In this Example model we want to compare these two pathways. As mentioned above, there are several features that are provided by the Pipe that are not provided by the Aquifer. However, none of those features are used in this Example. The only difference (other than the solution method) is the downstream boundary condition. As noted in Lesson 7, the Aquifer has two options for the downstream boundary condition:
- If Enable dispersive and diffusive outfluxes to downstream pathway(s) is cleared (the default), only advective transport out of the pathway is allowed. This is most appropriate if the downstream concentration is similar to the concentration leaving the pathway. In this case, the concentration gradient is small (and hence the dispersive and diffusive fluxes would be small).
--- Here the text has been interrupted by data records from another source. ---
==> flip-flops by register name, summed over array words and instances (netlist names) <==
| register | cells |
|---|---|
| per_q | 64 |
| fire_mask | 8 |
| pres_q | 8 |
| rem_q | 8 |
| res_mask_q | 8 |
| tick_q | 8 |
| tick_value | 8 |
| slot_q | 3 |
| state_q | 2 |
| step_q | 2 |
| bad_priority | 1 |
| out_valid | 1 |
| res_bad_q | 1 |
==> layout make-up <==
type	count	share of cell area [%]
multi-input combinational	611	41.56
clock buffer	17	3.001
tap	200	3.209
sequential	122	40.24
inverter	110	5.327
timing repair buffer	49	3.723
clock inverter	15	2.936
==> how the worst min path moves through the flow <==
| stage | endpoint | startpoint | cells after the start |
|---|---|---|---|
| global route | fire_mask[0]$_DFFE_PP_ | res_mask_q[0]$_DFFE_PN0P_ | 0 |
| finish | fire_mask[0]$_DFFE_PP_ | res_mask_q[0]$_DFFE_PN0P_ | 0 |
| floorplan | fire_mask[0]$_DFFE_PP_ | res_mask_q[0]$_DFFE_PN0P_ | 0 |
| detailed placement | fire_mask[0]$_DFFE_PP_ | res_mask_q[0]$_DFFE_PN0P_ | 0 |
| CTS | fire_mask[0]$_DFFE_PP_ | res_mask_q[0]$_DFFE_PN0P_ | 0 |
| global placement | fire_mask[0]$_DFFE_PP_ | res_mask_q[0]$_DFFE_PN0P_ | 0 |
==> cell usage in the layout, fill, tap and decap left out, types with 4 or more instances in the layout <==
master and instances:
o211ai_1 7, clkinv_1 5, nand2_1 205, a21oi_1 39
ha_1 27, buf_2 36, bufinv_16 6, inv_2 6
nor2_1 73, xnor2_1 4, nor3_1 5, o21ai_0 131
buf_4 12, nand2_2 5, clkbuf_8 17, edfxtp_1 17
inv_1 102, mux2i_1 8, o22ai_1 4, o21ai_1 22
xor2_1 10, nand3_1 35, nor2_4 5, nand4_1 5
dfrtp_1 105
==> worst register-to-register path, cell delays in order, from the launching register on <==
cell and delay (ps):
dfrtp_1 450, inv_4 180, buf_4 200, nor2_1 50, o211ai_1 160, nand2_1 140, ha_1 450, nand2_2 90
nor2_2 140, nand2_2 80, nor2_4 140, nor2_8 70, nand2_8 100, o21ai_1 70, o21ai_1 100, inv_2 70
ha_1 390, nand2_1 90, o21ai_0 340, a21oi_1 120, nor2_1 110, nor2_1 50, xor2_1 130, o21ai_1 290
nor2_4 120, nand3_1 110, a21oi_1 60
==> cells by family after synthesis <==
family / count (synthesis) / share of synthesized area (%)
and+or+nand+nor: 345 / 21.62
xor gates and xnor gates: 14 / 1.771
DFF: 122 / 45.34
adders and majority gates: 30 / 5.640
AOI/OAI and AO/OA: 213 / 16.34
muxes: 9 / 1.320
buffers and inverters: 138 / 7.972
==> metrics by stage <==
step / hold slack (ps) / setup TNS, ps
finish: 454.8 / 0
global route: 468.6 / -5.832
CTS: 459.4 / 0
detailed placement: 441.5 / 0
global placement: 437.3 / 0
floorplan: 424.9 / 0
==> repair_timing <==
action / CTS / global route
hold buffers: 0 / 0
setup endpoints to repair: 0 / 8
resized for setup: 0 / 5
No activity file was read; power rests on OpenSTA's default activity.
--- src/delimited_frame_unstuffer_assert.svh ---
// Assertion macros used by the deframer top file.
`ifndef DELIMITED_FRAME_UNSTUFFER_ASSERT_SVH
`define DELIMITED_FRAME_UNSTUFFER_ASSERT_SVH

// Same-cycle implication, checked on every rising edge outside reset.
`define DFU_ASSERT_NOW(label, clk, rst_n, ante, cons, msg) \
	label: assert property (@(posedge clk) disable iff (!rst_n) (ante) |-> (cons)) \
		else $error(msg);

// Next-cycle implication, checked on every rising edge outside reset.
`define DFU_ASSERT_NEXT(label, clk, rst_n, ante, cons, msg) \
	label: assert property (@(posedge clk) disable iff (!rst_n) (ante) |=> (cons)) \
		else $error(msg);

`endif

--- src/dfu_pkg.sv ---
package dfu_pkg;

	localparam int CNT_W = 8;
	localparam int BYTE_W = 8;
	localparam int IDX_W = 7;
	localparam int SIZE_W = 16;
	localparam int MAX_STUFFED_BYTES_DEF = 128;

	localparam logic [BYTE_W-1:0] DELIM = 8'h12;
	localparam logic [BYTE_W-1:0] ESC = 8'hDB;
	localparam logic [BYTE_W-1:0] ESC_DELIM = 8'hDE;
	localparam logic [BYTE_W-1:0] ESC_ESC = 8'hDD;
	localparam logic [CNT_W-1:0] MIN_STUFFED = 8'd8;
	localparam logic [SIZE_W-1:0] MIN_SIZE = 16'd8;
	localparam logic [SIZE_W:0] SIZE_OVERHEAD = 17'd3;

	typedef enum logic [2:0] {
		KIND_DATA = 3'd0,
		KIND_GOOD = 3'd1,
		KIND_BAD_SIZE = 3'd2,
		KIND_SHORT = 3'd3,
		KIND_OVERFLOW = 3'd4
	} kind_t;

	typedef struct packed {
		kind_t kind;
		logic [BYTE_W-1:0] data_byte;
		logic [IDX_W-1:0] byte_index;
		logic [CNT_W-1:0] frame_length;
	} result_t;

	typedef struct packed {
		logic hunting;
		logic escape_pending;
		logic [CNT_W-1:0] stuffed_count;
		logic [CNT_W-1:0] unstuffed_count;
	} status_t;

endpackage

--- src/dfu_core.sv ---
module dfu_core #(
	parameter int MAX_STUFFED_BYTES = dfu_pkg::MAX_STUFFED_BYTES_DEF
) (
	input  logic clk,
	input  logic arst_n,
	input  logic [dfu_pkg::BYTE_W-1:0] byte_s1,
	input  logic advance,
	output logic res_valid,
	output dfu_pkg::result_t res,
	output dfu_pkg::status_t status
);
	import dfu_pkg::*;

	localparam logic [CNT_W-1:0] MAX_CNT = CNT_W'(MAX_STUFFED_BYTES);

	logic hunting_q, escape_q;
	logic [CNT_W-1:0] stuffed_q, unstuffed_q;
	logic [SIZE_W-1:0] size_q;

	logic hunting_d, escape_d;
	logic [CNT_W-1:0] stuffed_d, unstuffed_d;
	logic [SIZE_W-1:0] size_d;
	logic size_ok;
	logic [BYTE_W-1:0] val;
	logic val_ok;

	assign size_ok = (size_q >= MIN_SIZE) &&
		({{(SIZE_W + 1 - CNT_W){1'b0}}, unstuffed_q} == ({1'b0, size_q} + SIZE_OVERHEAD));

	always_comb begin
		hunting_d = hunting_q;
		escape_d = escape_q;
		stuffed_d = stuffed_q;
		unstuffed_d = unstuffed_q;
		size_d = size_q;
		res_valid = 1'b0;
		res = '{kind: KIND_DATA, data_byte: '0, byte_index: '0, frame_length: '0};
		val = byte_s1;
		val_ok = 1'b0;
		if (hunting_q) begin
			if (byte_s1 == DELIM) begin
				hunting_d = 1'b0;
				escape_d = 1'b0;
				stuffed_d = '0;
				unstuffed_d = '0;
				size_d = '0;
			end
		end else if (stuffed_q >= MAX_CNT) begin
			// The byte that finds the buffer full is lost, delimiter or not.
			hunting_d = 1'b1;
			escape_d = 1'b0;
			stuffed_d = '0;
			unstuffed_d = '0;
			size_d = '0;
			res_valid = 1'b1;
			res.kind = KIND_OVERFLOW;
			res.frame_length = unstuffed_q;
		end else if (byte_s1 == DELIM) begin
			escape_d = 1'b0;
			stuffed_d = '0;
			unstuffed_d = '0;
			size_d = '0;
			res.frame_length = unstuffed_q;
			if (stuffed_q > MIN_STUFFED) begin
				res_valid = 1'b1;
				res.kind = size_ok ? KIND_GOOD : KIND_BAD_SIZE;
			end else if (stuffed_q != '0) begin
				res_valid = 1'b1;
				res.kind = KIND_SHORT;
			end
		end else begin
			stuffed_d = stuffed_q + 1'b1;
			if (escape_q) begin
				escape_d = 1'b0;
				if (byte_s1 == ESC_DELIM) begin
					val = DELIM;
					val_ok = 1'b1;
				end else if (byte_s1 == ESC_ESC) begin
					val = ESC;
					val_ok = 1'b1;
				end
			end else if (byte_s1 == ESC) begin
				escape_d = 1'b1;
			end else begin
				val_ok = 1'b1;
			end
			if (val_ok) begin
				if (unstuffed_q == 8'd0) begin
					size_d = {size_q[SIZE_W-1:BYTE_W], val};
				end else if (unstuffed_q == 8'd1) begin
					size_d = {val, size_q[BYTE_W-1:0]};
				end
				unstuffed_d = unstuffed_q + 1'b1;
				res_valid = 1'b1;
				res.kind = KIND_DATA;
				res.data_byte = val;
				res.byte_index = unstuffed_q[IDX_W-1:0];
			end
		end
	end

	always_ff @(posedge clk or negedge arst_n) begin
		if (!arst_n) begin
			hunting_q <= 1'b1;
			escape_q <= 1'b0;
			stuffed_q <= '0;
			unstuffed_q <= '0;
			size_q <= '0;
		end else if (advance) begin
			hunting_q <= hunting_d;
			escape_q <= escape_d;
			stuffed_q <= stuffed_d;
			unstuffed_q <= unstuffed_d;
			size_q <= size_d;
		end
	end

	assign status = '{hunting: hunting_q, escape_pending: escape_q,
		stuffed_count: stuffed_q, unstuffed_count: unstuffed_q};

endmodule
- If the box is checked, a zero concentration in the receiving pathway is assumed, and dispersive and diffusive transport into downstream pathways is allowed. This is most appropriate if the downstream pathway concentration is significantly lower than the concentration leaving the pathway (e.g., the downstream pathway represents a rapidly-flowing, “clean” pathway).
The downstream boundary condition for the Pipe pathway, however, is as follows:
Concentration goes to 0 as x goes to infinity.
Effectively, this allows dispersive/diffusive outfluxes, with a downstream concentration that is not set to zero (as is the case for the Aquifer if the box is checked), but is actually quite close to the concentration leaving the Pipe (resulting in a low dispersive outflux). If you think carefully about this, you will realize that the Pipe boundary condition is close (but not identical) to the default Aquifer boundary condition (no dispersive flux).
If you run the model and open the “Concentration Leaving Tube” you can see that the results for the Aquifer (using the default boundary condition) and the Pipe are effectively identical:
Given this information, you may wonder when you should use an Aquifer and when you should use a Pipe. Because Pipe pathways have a number of limitations (that we have not discussed), for most applications, an Aquifer pathway should be used instead of a Pipe pathway.
However, there is one set of systems that cannot be simulated using Aquifers, but can be simulated using Pipes: those involving transport through fractures. In particular, contaminant transport through fractures typically includes some specialized processes that can be readily represented using Pipes (but not by Aquifers). We will discuss this in the next Lesson.